Berdasarkan perkembangan terbaru, Liga 1 dihentikan sementara hingga 29 Mei. Namun, penghentian itu bisa diperpanjang bila wabah belum juga tertasi.

Imbasnya, klub-klub pun harus berhemat dengan memangkas gaji pemain.

Apalagi, sudah ada instruksi dari PSSI. Tertuang SKEP/48/III/2020 tertanggal 27 Maret 2020. Surat itu merupakan respon PSSI terkait langkah di tenga pandemik Covid-19

Ada beberapa poin yang dicantumkan. Di antaranya memperbolehkan klub mengubah kontrak kerja dan membayar gaji pemain serta official pada bulan Maret sampai Juni sebesar 25 persen.

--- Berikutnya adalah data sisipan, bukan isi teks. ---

[src/hdl/smm_pkg.sv]
// ----------------------------------------------------------------------------
// smm_pkg: shared definitions for the square matrix multiply core
// Widths, defaults, sequencer states and the control word that travels
// alongside each operand pair into the multiply-accumulate unit.
// ----------------------------------------------------------------------------
package smm_pkg;

  // Default matrix dimension (legal range 2 to 8)
  localparam int DIM_DEFAULT = 8;

  // Element and result widths
  localparam int VAL_W  = 16;
  localparam int PROD_W = 2 * VAL_W;
  localparam int ACC_W  = 35;

  // Sequencer states, one-hot
  typedef enum logic [2:0] {
    ST_LOAD  = 3'b001,
    ST_RUN   = 3'b010,
    ST_DRAIN = 3'b100
  } state_t;

  // Marks carried with each operand pair
  typedef struct packed {
    logic first;       // first term of a dot product
    logic last;        // last term of a dot product
    logic last_entry;  // last term of the last product entry
  } ctl_t;

endpackage

[src/hdl/smm_mac.sv]
// ----------------------------------------------------------------------------
// smm_mac: shared multiply-accumulate unit
// Registers the product of one operand pair per cycle, then folds it into
// a wide exact accumulator; emits the sum when the last term arrives.
// ----------------------------------------------------------------------------
module smm_mac (
  input  logic                              clk,
  input  logic                              rst,
  input  logic                              in_valid,
  input  smm_pkg::ctl_t                     in_ctl,
  input  logic signed [smm_pkg::VAL_W-1:0]  a_op,
  input  logic signed [smm_pkg::VAL_W-1:0]  b_op,
  output logic                              out_valid,
  output logic signed [smm_pkg::ACC_W-1:0]  out_value,
  output logic                              out_last
);

  localparam int PROD_W = smm_pkg::PROD_W;
  localparam int ACC_W  = smm_pkg::ACC_W;

  logic signed [PROD_W-1:0] prod;
  logic                     p_valid;
  smm_pkg::ctl_t            p_ctl;
  logic signed [ACC_W-1:0]  acc;
  logic signed [ACC_W-1:0]  prod_ext;
  logic signed [ACC_W-1:0]  sum;

  // Multiply stage
  always_ff @(posedge clk) begin
    if (rst) begin
      p_valid <= 1'b0;
    end else begin
      p_valid <= in_valid;
    end
    prod  <= a_op * b_op;
    p_ctl <= in_ctl;
  end

  // Restart the sum on the first term, otherwise add on
  assign prod_ext = {{(ACC_W - PROD_W){prod[PROD_W-1]}}, prod};
  assign sum      = p_ctl.first ? prod_ext : acc + prod_ext;

  // Accumulate stage and result register
  always_ff @(posedge clk) begin
    if (rst) begin
      out_valid <= 1'b0;
    end else begin
      out_valid <= p_valid && p_ctl.last;
    end
    if (p_valid) begin
      acc <= sum;
    end
    if (p_valid && p_ctl.last) begin
      out_value <= sum;
      out_last  <= p_ctl.last_entry;
    end
  end

endmodule

[src/hdl/square_matrix_multiply_core.sv]
// ----------------------------------------------------------------------------
// square_matrix_multiply_core: C = A x B for DIM by DIM signed matrices
// Loads A and B one element pair per item in row-major order, then walks
// all DIM^3 terms through one shared multiply-accumulate unit and emits
// C in row-major order, flagging the final entry.
//
// Channel  | Handshake                  | Payload
// ---------+----------------------------+------------------------------------
// item in  | start high while busy low  | a_value, b_value (16b signed)
// result   | result_valid, one cycle    | c_value (35b signed), last_of_matrix
//
// Loading items are accepted back to back. The item that completes DIM*DIM
// elements raises busy until the final result has come out: the run issues
// one multiply-accumulate per cycle to the shared unit, and each term then
// passes the store read, multiply and accumulate stages. A result appears
// as each dot product completes. Reset clears the sequencer and the load
// count; the stores keep no reset value. The receiver cannot stall.
// ----------------------------------------------------------------------------
module square_matrix_multiply_core #(
  parameter int DIM = smm_pkg::DIM_DEFAULT
) (
  input  logic                              clk,
  input  logic                              rst,
  input  logic                              start,
  input  logic signed [smm_pkg::VAL_W-1:0]  a_value,
  input  logic signed [smm_pkg::VAL_W-1:0]  b_value,
  output logic                              busy,
  output logic                              result_valid,
  output logic signed [smm_pkg::ACC_W-1:0]  c_value,
  output logic                              last_of_matrix
);

  localparam int TOTAL  = DIM * DIM;
  localparam int ADDR_W = $clog2(TOTAL);
  localparam int IDX_W  = $clog2(DIM);
  localparam logic [ADDR_W-1:0] LAST_ADDR = ADDR_W'(TOTAL - 1);
  localparam logic [ADDR_W-1:0] DIM_A     = ADDR_W'(DIM);
  localparam logic [IDX_W-1:0]  LAST_IDX  = IDX_W'(DIM - 1);

  smm_pkg::state_t state;
  smm_pkg::state_t state_next;

  logic [ADDR_W-1:0] load_count;
  logic [IDX_W-1:0]  i_idx;
  logic [IDX_W-1:0]  j_idx;
  logic [IDX_W-1:0]  k_idx;
  logic [ADDR_W-1:0] addr_a;
  logic [ADDR_W-1:0] addr_b;
  logic              accept;
  logic              issue_final;
  smm_pkg::ctl_t     issue_ctl;

  logic signed [smm_pkg::VAL_W-1:0] a_store [TOTAL];
  logic signed [smm_pkg::VAL_W-1:0] b_store [TOTAL];
  logic signed [smm_pkg::VAL_W-1:0] rd_a;
  logic signed [smm_pkg::VAL_W-1:0] rd_b;
  logic                             s1_valid;
  smm_pkg::ctl_t                    s1_ctl;

  assign busy   = (state != smm_pkg::ST_LOAD);
  assign accept = start && !busy;

  // Decode the term being issued
  assign addr_a      = ADDR_W'(i_idx) * DIM_A + ADDR_W'(k_idx);
  assign addr_b      = ADDR_W'(k_idx) * DIM_A + ADDR_W'(j_idx);
  assign issue_final = (i_idx == LAST_IDX) && (j_idx == LAST_IDX) && (k_idx == LAST_IDX);
  assign issue_ctl   = '{first: (k_idx == '0), last: (k_idx == LAST_IDX),
                         last_entry: issue_final};

  // Sequencer
  always_comb begin
    state_next = state;
    case (state)
      smm_pkg::ST_LOAD: begin
        if (accept && load_count == LAST_ADDR) state_next = smm_pkg::ST_RUN;
      end
      smm_pkg::ST_RUN: begin
        if (issue_final) state_next = smm_pkg::ST_DRAIN;
      end
      smm_pkg::ST_DRAIN: begin
        if (result_valid && last_of_matrix) state_next = smm_pkg::ST_LOAD;
      end
      default: state_next = smm_pkg::ST_LOAD;
    endcase
  end

  always_ff @(posedge clk) begin
    if (rst) begin
      state <= smm_pkg::ST_LOAD;
    end else begin
      state <= state_next;
    end
  end

  // Count loaded items; wrap after the completing one
  always_ff @(posedge clk) begin
    if (rst) begin
      load_count <= '0;
    end else if (accept) begin
      load_count <= (load_count == LAST_ADDR) ? '0 : load_count + 1'b1;
    end
  end

  // Advance the term counters, k fastest
  always_ff @(posedge clk) begin
    if (rst) begin
      i_idx <= '0;
      j_idx <= '0;
      k_idx <= '0;
    end else if (state == smm_pkg::ST_RUN) begin
      if (k_idx == LAST_IDX) begin
        k_idx <= '0;
        if (j_idx == LAST_IDX) begin
          j_idx <= '0;
          i_idx <= (i_idx == LAST_IDX) ? '0 : i_idx + 1'b1;
        end else begin
          j_idx <= j_idx + 1'b1;
        end
      end else begin
        k_idx <= k_idx + 1'b1;
      end
    end
  end

  // Element stores: write on load, registered read during the run
  always_ff @(posedge clk) begin
    if (accept) begin
      a_store[load_count] <= a_value;
      b_store[load_count] <= b_value;
    end
    if (state == smm_pkg::ST_RUN) begin
      rd_a <= a_store[addr_a];
      rd_b <= b_store[addr_b];
    end
    s1_ctl <= issue_ctl;
  end

  always_ff @(posedge clk) begin
    if (rst) begin
      s1_valid <= 1'b0;
    end else begin
      s1_valid <= (state == smm_pkg::ST_RUN);
    end
  end

  smm_mac u_mac (
    .clk       (clk),
    .rst       (rst),
    .in_valid  (s1_valid),
    .in_ctl    (s1_ctl),
    .a_op      (rd_a),
    .b_op      (rd_b),
    .out_valid (result_valid),
    .out_value (c_value),
    .out_last  (last_of_matrix)
  );

`ifndef SYNTHESIS
  // Results only come out while the block is computing
  a_result_in_run: assert property (@(posedge clk) disable iff (rst)
    result_valid |-> busy)
    else $error("result outside compute phase");

  // The completing item starts the run
  a_complete_starts_run: assert property (@(posedge clk) disable iff (rst)
    (accept && load_count == LAST_ADDR) |=> state == smm_pkg::ST_RUN)
    else $error("completing item did not start the run");

  // The final result releases the block
  a_final_releases: assert property (@(posedge clk) disable iff (rst)
    (result_valid && last_of_matrix) |=> !busy)
    else $error("block stayed busy after final result");

  // No term is in flight while loading
  a_idle_pipe: assert property (@(posedge clk) disable iff (rst)
    (state == smm_pkg::ST_LOAD) |-> !s1_valid)
    else $error("term in flight during load");
`endif

endmodule
[config.mk]
export PLATFORM = sky130hd
export DESIGN_NAME = square_matrix_multiply_core
export DESIGN_NICKNAME = d
export VERILOG_FILES = /design/src/hdl/smm_pkg.sv /design/src/hdl/smm_mac.sv /design/src/hdl/square_matrix_multiply_core.sv
export SDC_FILE = /design/constraint.sdc
export NUM_CORES = 2
export LEC_CHECK = 0
export ABC_CLOCK_PERIOD_IN_PS = 8570
export BUFFER_PORTS_ARGS = -buffer_cell sky130_fd_sc_hd__buf_2
export CAP_MARGIN = 20
export CORE_ASPECT_RATIO = 1.4
export CORE_MARGIN = 2
export CORE_UTILIZATION = 45
export DETAILED_ROUTE_END_ITERATION = 10
export GPL_TIMING_DRIVEN = 0
export PLACE_DENSITY = 0.69
export SLEW_MARGIN = 20
export SYNTH_ARGS = -nofsm -noshare
export SYNTH_HDL_FRONTEND = slang
export SYNTH_SLANG_ARGS = --single-unit
[constraint.sdc]
create_clock -name clk -period 8.57 [get_ports clk]
set_clock_uncertainty 0.2 [all_clocks]
set_input_delay 0.857 -clock clk [delete_from_list [all_inputs] [get_ports clk]]
set_output_delay 0.857 -clock clk [all_outputs]
set_load 0.005 [all_outputs]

General Manager Arema FC, Ruddy Widodo membenarkan telah menerima kabar itu. Dikatakannya pemotongan gaji pemain sebesar 75 persen tersebut memang akan berjalan selama 4 bulan, yakni dari Maret sampai Juni 2020.

“Kami patuh kepada kepada keputusan federasi. Manajemen tidak akan membayar gaji pemain di bawah (25 persen) keputusan federasi,” katanya.

Ruddy menegaskan ia tidak akan menerima negosiasi mengenai besaran potongan gaji pemain tersebut. Sebab langkah ini merupakan keputusan dari PSSI.

“Ini problem semua klub bahkan di Eropa. Tapi kami optimistis pandemi (Covid-19) ini akan segera selesai dan semua kembali normal,” tuturnya.